For fun, here is a project by a MediaLab student, measuring the roughness of Cambridge roads on his bike ride home.

Datasheets

Sparkfun gave a spare schematic of how they hooked up the pins of the ADXL202E to their breakout board. Paired with the thoroughly detailed Analog Devices datasheet, I had all the information I needed to hook up the board and spit out data.

Electrical Characteristics and Pin Descriptions

The Sparkfun breakout board for the ADXL202 has two analog outputs (volts) and two digital outputs (digital pulses), two for the x axis and two for the y axis. On the Sparkfun breakout board, the analog output pins are labeled as "XA" and "YA" (X and Y Analog on the sheet) and the digital output pins are labeled "XP" and "YP" (X and Y PWM on the sheet). If you used the accelerometer with a 3.3 power source, as I did, the analog pins output a minimum of 1.2V and a maximum of 1.8V and the digital output pins send a minimum of 31% and a maximum of 69% duty cycle. At rest, the analog output pins send 1.5V and the digital pulse out pins send out 50% duty cycle.

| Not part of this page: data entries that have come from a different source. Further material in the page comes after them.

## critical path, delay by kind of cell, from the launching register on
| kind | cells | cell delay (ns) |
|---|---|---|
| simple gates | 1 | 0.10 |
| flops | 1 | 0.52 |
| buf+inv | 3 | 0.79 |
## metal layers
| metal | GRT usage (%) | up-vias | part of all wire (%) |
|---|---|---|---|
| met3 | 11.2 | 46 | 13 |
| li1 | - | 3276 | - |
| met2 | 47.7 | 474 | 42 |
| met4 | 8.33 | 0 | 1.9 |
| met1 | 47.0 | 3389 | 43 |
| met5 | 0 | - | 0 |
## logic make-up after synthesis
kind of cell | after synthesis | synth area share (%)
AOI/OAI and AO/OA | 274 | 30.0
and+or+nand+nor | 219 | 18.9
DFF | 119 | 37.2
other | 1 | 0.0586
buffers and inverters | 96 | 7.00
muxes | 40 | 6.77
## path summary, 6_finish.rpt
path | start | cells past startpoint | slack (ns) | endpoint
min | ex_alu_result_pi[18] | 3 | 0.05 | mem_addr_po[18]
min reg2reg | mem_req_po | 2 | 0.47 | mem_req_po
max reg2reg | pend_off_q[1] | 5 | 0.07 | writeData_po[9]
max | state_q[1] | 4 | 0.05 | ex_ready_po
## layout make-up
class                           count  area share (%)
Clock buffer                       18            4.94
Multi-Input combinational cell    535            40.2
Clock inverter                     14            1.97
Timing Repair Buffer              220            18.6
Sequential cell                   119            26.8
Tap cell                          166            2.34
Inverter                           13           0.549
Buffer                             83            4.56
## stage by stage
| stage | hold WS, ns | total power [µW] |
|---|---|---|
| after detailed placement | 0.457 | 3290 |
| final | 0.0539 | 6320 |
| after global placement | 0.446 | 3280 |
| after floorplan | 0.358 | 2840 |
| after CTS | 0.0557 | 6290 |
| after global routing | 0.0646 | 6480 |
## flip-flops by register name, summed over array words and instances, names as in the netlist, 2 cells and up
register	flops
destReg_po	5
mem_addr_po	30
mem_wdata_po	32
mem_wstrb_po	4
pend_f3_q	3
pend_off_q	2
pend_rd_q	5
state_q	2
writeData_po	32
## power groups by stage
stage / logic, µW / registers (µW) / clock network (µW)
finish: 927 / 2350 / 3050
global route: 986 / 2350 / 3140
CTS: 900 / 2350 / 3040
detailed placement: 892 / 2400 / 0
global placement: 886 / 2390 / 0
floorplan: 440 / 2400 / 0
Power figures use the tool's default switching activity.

I tried using both types of output to my pic and they both gave out steady values.

Other than the 4 output pins, there are 3 additional pins on the ADXL202: VCC, GND, and ST. ST stood out right away when I first started reading the datasheet and after a bit of research, I found out that the "self test" pin is activated when sent a logical 1. This causes the chip to apply a deflection voltage to the inner structure of the accelerometer. It will send out -5g of force. By measuring this output, the user can verify that the accelerometer is working. In practice, this means that if you connect the "ST" pin to power, and you notice that the output values drastically decrease, your accelerometer is okay.

A Bit More About the ADXL202

On a micro level, The ADXL202 uses moveable polysilicon masses to detect various movements. Any movement drives the mass out of phase with the plates that surround it, inciting the differential capacitor formed between them to produce a square wave whose amplitude is proportional to acceleration.

Images from Microchip.com

--What is a duty cycle?

A duty cycle describes an output pulse, measured in percentage. The percentage indicates what percent of the output cycle is high. When it detects forward acceleration (above 0g), it outputs a duty cycle above 50%. When it detects backwards acceleration (below 0g), it outputs a duty cycle below 50%.

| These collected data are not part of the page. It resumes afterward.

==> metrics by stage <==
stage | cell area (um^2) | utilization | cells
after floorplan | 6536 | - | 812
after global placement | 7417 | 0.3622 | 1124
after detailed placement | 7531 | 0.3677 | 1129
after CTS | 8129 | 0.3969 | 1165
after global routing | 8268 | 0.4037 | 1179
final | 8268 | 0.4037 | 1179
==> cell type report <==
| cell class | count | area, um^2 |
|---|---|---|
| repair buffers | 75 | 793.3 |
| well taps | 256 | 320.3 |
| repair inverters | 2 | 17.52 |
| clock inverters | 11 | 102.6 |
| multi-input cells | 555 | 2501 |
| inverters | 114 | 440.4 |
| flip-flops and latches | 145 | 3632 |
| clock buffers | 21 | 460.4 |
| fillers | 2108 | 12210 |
$ cat src/rtl/bsg_manycore_axil_req_packet_arb.sv
// Packet-atomic round-robin arbiter sharing the tx link request port among several word streams.
module bsg_manycore_axil_req_packet_arb
   import bsg_manycore_link_to_axil_pkg::*;
#(
   parameter int num_req_p         = 2,
   parameter int axil_data_width_p = 32,
   parameter int ratio_p           = host_fifo_width_gp / axil_data_width_p,
   parameter int credit_els_p      = ratio_p * tx_req_credits_gp,
   localparam int credit_width_lp  = $clog2(credit_els_p + 1),
   localparam int id_width_lp      = safe_clog2(num_req_p),
   localparam int beat_width_lp    = safe_clog2(ratio_p)
) (
   input  logic                                   clk_i,
   input  logic                                   reset_i,
   input  logic [num_req_p*axil_data_width_p-1:0] req_data_i,
   input  logic [num_req_p-1:0]                   req_v_i,
   output logic [num_req_p-1:0]                   req_ready_o,
   output logic [axil_data_width_p-1:0]           axil_req_o,
   output logic                                   axil_req_v_o,
   input  logic                                   axil_req_ready_i,
   input  logic [credit_width_lp-1:0]             req_credits_i,
   output logic [id_width_lp-1:0]                 grant_id_o,
   output logic                                   busy_o
);

   bsg_manycore_axil_req_arb_state_e state_r;
   logic [id_width_lp-1:0]   grant_r;
   logic [beat_width_lp-1:0] beat_r;

   logic [id_width_lp-1:0] winner;
   logic                   winner_v;
   logic                   credit_ok;
   logic                   do_grant;
   logic                   in_burst;
   logic                   xfer;
   logic                   last_beat;

   assign in_burst  = (state_r == e_burst);
   assign credit_ok = (req_credits_i >= credit_width_lp'(ratio_p));
   assign do_grant  = !in_burst && winner_v && credit_ok;

   bsg_round_robin_arb #(
      .num_req_p(num_req_p)
   ) rr_arb (
      .clk_i     (clk_i),
      .reset_i   (reset_i),
      .reqs_i    (req_v_i),
      .yumi_i    (do_grant),
      .grant_id_o(winner),
      .v_o       (winner_v)
   );

   // Combinational mux onto the link: no word is ever stored here.
   assign axil_req_o   = req_data_i[grant_r*axil_data_width_p +: axil_data_width_p];
   assign axil_req_v_o = in_burst && req_v_i[grant_r];

   always_comb begin
      req_ready_o = '0;
      if (in_burst)
         req_ready_o[grant_r] = axil_req_ready_i;
   end

   assign xfer      = axil_req_v_o && axil_req_ready_i;
   assign last_beat = (beat_r == beat_width_lp'(ratio_p - 1));

   // Credits are checked only at grant time; vacancy cannot shrink while this block owns the port.
   always_ff @(posedge clk_i) begin
      if (reset_i) begin
         state_r <= e_idle;
         grant_r <= '0;
         beat_r  <= '0;
      end else begin
         case (state_r)
            e_idle: begin
               if (do_grant) begin
                  grant_r <= winner;
                  beat_r  <= '0;
                  state_r <= e_burst;
               end
            end
            e_burst: begin
               if (xfer) begin
                  if (last_beat) begin
                     beat_r  <= '0;
                     state_r <= e_idle;
                  end else begin
                     beat_r  <= beat_r + 1'b1;
                  end
               end
            end
            default: state_r <= e_idle;
         endcase
      end
   end

   assign busy_o     = in_burst;
   assign grant_id_o = grant_r;

endmodule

Microcontroller Connections

I connected the ADXL202 with a PIC 18F252 and powered it with a 3.3 voltage regulator. Here is how I did it:

Code Sample

I'm planning on using the accelerometer in a wearables project. In brief, the accelerometer (sewn into the hem of a skirt) will detect when its wearer sping. As the wearer spins faster, more lights on the skirt will illuminate. To visualize this, I made a processing application.

Pic Code

Processing Code

Note that in this version of the code, I used the PWM pins on the accelerometer instead of the analog pins. It is very important that you don't have both sets of pins hooked to the microcontroller at the same time, or else you won't get any output.

Also, note in the Processing code that there is a delay set in the function "processByte" before the code sends an A out to the pic to let it know that it's ready for more data. Otherwise, Processing will not receive any data. My theory is that the pic is a bit slow in spitting out data from the accelerometer, so if Processing sends an A out right away, the pic won't be ready. I could be wrong, though.

Application Notes

I was able to get steady, consistent values out of the accelerometer. It can easily be used to detect tilt or acceleration. My project, however, might need to detect BOTH tilt and acceleration at the same time. If I wanted to restrict the reaction of the lights to a spinning motion, I would need to make sure that the hem was tilting AND accelerating in a negative or positive direction. Therefore, in addition to sensing tilt along the Y-axis (which I have already done in my code samples), I will also need to sense acceleration along the X-axis. Testing this will be a bit tricky. Right now, I'm envisioning taping a breadboard attached to a REALLY LONG serial cable to my skirt and spinning around in the pcomp lab. Recommendations for alternative procedures are welcome.